In the third of this ongoing series of blog posts for HSC Parents, we will continue to discuss strategies you can implement to improve your child’s physical well-being. In the first post, found here, we looked at the role of sleep in your child’s life, and how important it is to maintain an appropriate routine to ensure that your child’s body recovers and recharges. In the second post, accessible here, we looked looking at the role of nutrition in stimulating successful studying. In today’s post, we will discuss the ways you can encourage your child to engage in some physical activity and leisure time to stimulate adequate rest to enhance cognitive function.
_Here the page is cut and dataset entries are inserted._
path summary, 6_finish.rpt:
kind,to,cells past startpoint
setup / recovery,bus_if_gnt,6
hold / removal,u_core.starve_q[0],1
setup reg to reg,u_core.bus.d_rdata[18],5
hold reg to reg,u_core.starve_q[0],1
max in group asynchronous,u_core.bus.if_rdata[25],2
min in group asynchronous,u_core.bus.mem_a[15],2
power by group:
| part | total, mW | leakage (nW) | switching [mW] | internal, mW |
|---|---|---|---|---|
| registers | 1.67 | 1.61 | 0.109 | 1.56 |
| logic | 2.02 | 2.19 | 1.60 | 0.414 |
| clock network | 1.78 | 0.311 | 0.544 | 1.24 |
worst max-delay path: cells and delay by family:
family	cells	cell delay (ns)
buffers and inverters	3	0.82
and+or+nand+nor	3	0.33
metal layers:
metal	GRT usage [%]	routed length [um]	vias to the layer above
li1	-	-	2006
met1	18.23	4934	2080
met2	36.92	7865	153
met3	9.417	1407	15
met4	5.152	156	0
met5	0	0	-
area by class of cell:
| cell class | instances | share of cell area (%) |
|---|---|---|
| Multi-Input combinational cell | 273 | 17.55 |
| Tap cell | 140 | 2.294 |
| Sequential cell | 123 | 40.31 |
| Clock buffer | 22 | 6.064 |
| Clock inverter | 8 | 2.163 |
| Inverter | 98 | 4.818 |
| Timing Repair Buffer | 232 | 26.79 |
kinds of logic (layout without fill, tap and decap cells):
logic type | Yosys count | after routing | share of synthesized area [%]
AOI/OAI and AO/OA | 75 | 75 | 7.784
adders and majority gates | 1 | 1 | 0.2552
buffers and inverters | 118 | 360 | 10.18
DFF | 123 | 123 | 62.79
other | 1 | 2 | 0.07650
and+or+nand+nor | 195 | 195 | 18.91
## src/rtl/counter_pkg.sv

```systemverilog
// counter_pkg: shared types and parameter legality helpers for the up/down counter family.
package counter_pkg;
    typedef enum logic {CNT_WRAP = 1'b0, CNT_SAT = 1'b1} cnt_mode_e;
    localparam int DEFAULT_WIDTH = 4;
    localparam int MIN_WIDTH = 2;
    localparam int MAX_WIDTH = 31;
    function automatic bit params_ok(input int width, input longint max_val);
        return width >= MIN_WIDTH && width <= MAX_WIDTH && max_val >= 1 &&
               max_val <= (longint'(1) << width) - 1;
    endfunction
endpackage

```

## src/rtl/counter_step_alu.sv

```systemverilog
// counter_step_alu: combinational next-count for one enabled step, with boundary crossing detection.
module counter_step_alu
    import counter_pkg::*;
#(
    parameter int WIDTH = DEFAULT_WIDTH
) (
    input  logic [WIDTH-1:0] i_count,
    input  logic [WIDTH-1:0] i_step,
    input  logic             i_up_down,
    input  logic [WIDTH-1:0] i_max_val,
    input  cnt_mode_e        i_mode,
    output logic [WIDTH-1:0] o_next_count,
    output logic             o_crossed_up,
    output logic             o_crossed_down
);
    localparam logic [WIDTH-1:0] ONE = WIDTH'(1);
    logic [WIDTH:0]   w_sum;
    logic             w_over;
    logic             w_under;
    logic [WIDTH-1:0] w_up_val;
    logic [WIDTH-1:0] w_dn_val;
    assign w_sum   = {1'b0, i_count} + {1'b0, i_step};
    assign w_over  = w_sum > {1'b0, i_max_val};
    assign w_under = i_step > i_count;
    // Wrapped results always land in 0..max, so modular WIDTH-bit arithmetic is exact here.
    assign w_up_val = w_over ? ((i_mode == CNT_SAT) ? i_max_val : i_count + i_step - i_max_val - ONE)
                             : w_sum[WIDTH-1:0];
    assign w_dn_val = w_under ? ((i_mode == CNT_SAT) ? '0 : i_count - i_step + i_max_val + ONE)
                              : i_count - i_step;
    always_comb begin
        o_next_count   = i_up_down ? w_up_val : w_dn_val;
        o_crossed_up   = i_up_down & w_over;
        o_crossed_down = ~i_up_down & w_under;
    end
endmodule

```

## src/rtl/param_up_down_counter.sv

```systemverilog
// param_up_down_counter: up/down counter with configurable modulus, step, wrap/saturate and sticky boundary flags.
module param_up_down_counter
    import counter_pkg::*;
#(
    parameter int WIDTH    = DEFAULT_WIDTH,
    parameter int MAX_VAL  = (1 << WIDTH) - 1,
    parameter bit SATURATE = 1'b0
) (
    input  logic             clk,
    input  logic             rst,
    input  logic             clr,
    input  logic             load_en,
    input  logic [WIDTH-1:0] load_value,
    input  logic             en,
    input  logic             up_down,
    input  logic [WIDTH-1:0] step,
    output logic [WIDTH-1:0] count,
    output logic             at_zero,
    output logic             at_max,
    output logic             wrap_pulse,
    output logic             ovf_sticky,
    output logic             udf_sticky
);
    localparam logic [WIDTH-1:0] MAX  = WIDTH'(MAX_VAL);
    localparam cnt_mode_e        MODE = SATURATE ? CNT_SAT : CNT_WRAP;

    if (!params_ok(WIDTH, MAX_VAL)) begin : g_bad_params
        $error("param_up_down_counter: need WIDTH >= 2 and 1 <= MAX_VAL <= 2**WIDTH-1");
    end

    logic [WIDTH-1:0] r_count;
    logic             r_wrap;
    logic             r_ovf;
    logic             r_udf;
    logic [WIDTH-1:0] w_step;
    logic [WIDTH-1:0] w_load;
    logic [WIDTH-1:0] w_next;
    logic             w_up;
    logic             w_down;

    assign w_step = (step > MAX) ? MAX : step;
    assign w_load = (load_value > MAX) ? MAX : load_value;

    counter_step_alu #(.WIDTH(WIDTH)) u_alu (
        .i_count       (r_count),
        .i_step        (w_step),
        .i_up_down     (up_down),
        .i_max_val     (MAX),
        .i_mode        (MODE),
        .o_next_count  (w_next),
        .o_crossed_up  (w_up),
        .o_crossed_down(w_down)
    );

    always_ff @(posedge clk or posedge rst) begin
        if (rst) begin
            r_count <= '0;
            r_wrap  <= 1'b0;
            r_ovf   <= 1'b0;
            r_udf   <= 1'b0;
        end else if (clr) begin
            r_count <= '0;
            r_wrap  <= 1'b0;
            r_ovf   <= 1'b0;
            r_udf   <= 1'b0;
        end else if (load_en) begin
            r_count <= w_load;
            r_wrap  <= 1'b0;
        end else if (en) begin
            r_count <= w_next;
            r_wrap  <= w_up | w_down;
            r_ovf   <= r_ovf | w_up;
            r_udf   <= r_udf | w_down;
        end else begin
            r_wrap  <= 1'b0;
        end
    end

    assign count      = r_count;
    assign at_zero    = r_count == '0;
    assign at_max     = r_count == MAX;
    assign wrap_pulse = r_wrap;
    assign ovf_sticky = r_ovf;
    assign udf_sticky = r_udf;
endmodule

```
It’s essential that your child engages in some sort of physical activity during their HSC year. Whether they play a team sport such as soccer or netball, or prefer individual sports such as tennis or dancing, your child needs to get out there and move! There are plenty of good reasons to be physically active – the big ones include reducing the odds of developing heart disease, stroke and diabetes. “Smaller” benefits include lowering blood pressure, preventing depression, improving sleep and mood, and reducing stress. Encourage your child to:
- Do 30 minutes physical activity each day: walking, riding a bike, running, etc.
- Join a team sport, if they can – this combines health with essential social interaction with others
- Spend time in the fresh air and in the sun
- Take time out from studying to go for a walk
- Walk to the bus-stop / station / school
Alongside physical activity is the just-as-important idea of social activity. You may think that you are doing your child a favour by reducing their social leisure time in lieu of studying, but in fact you are limiting precious interaction with friends that can combat depression and anxiety and increase general happiness and mental health. It is important for your child to:
- See their friends outside of school hours at least once a week (this is where a team sport comes in handy!)
- Put aside some time for leisure activities, whether alone or in a group
- Interact with friends in a situation that is not stressful or intimidating
- Acquire a new skill to keep the brain actively engaged outside of studying and academics
- Maintain friendships throughout the HSC year (in considering the future!)
Students who engage in regular physical and social activities outside of school-time are more likely to have higher levels of happiness and success, and lower levels of stress, depression and loneliness. Ultimately, our physical and mental well-being depends on it.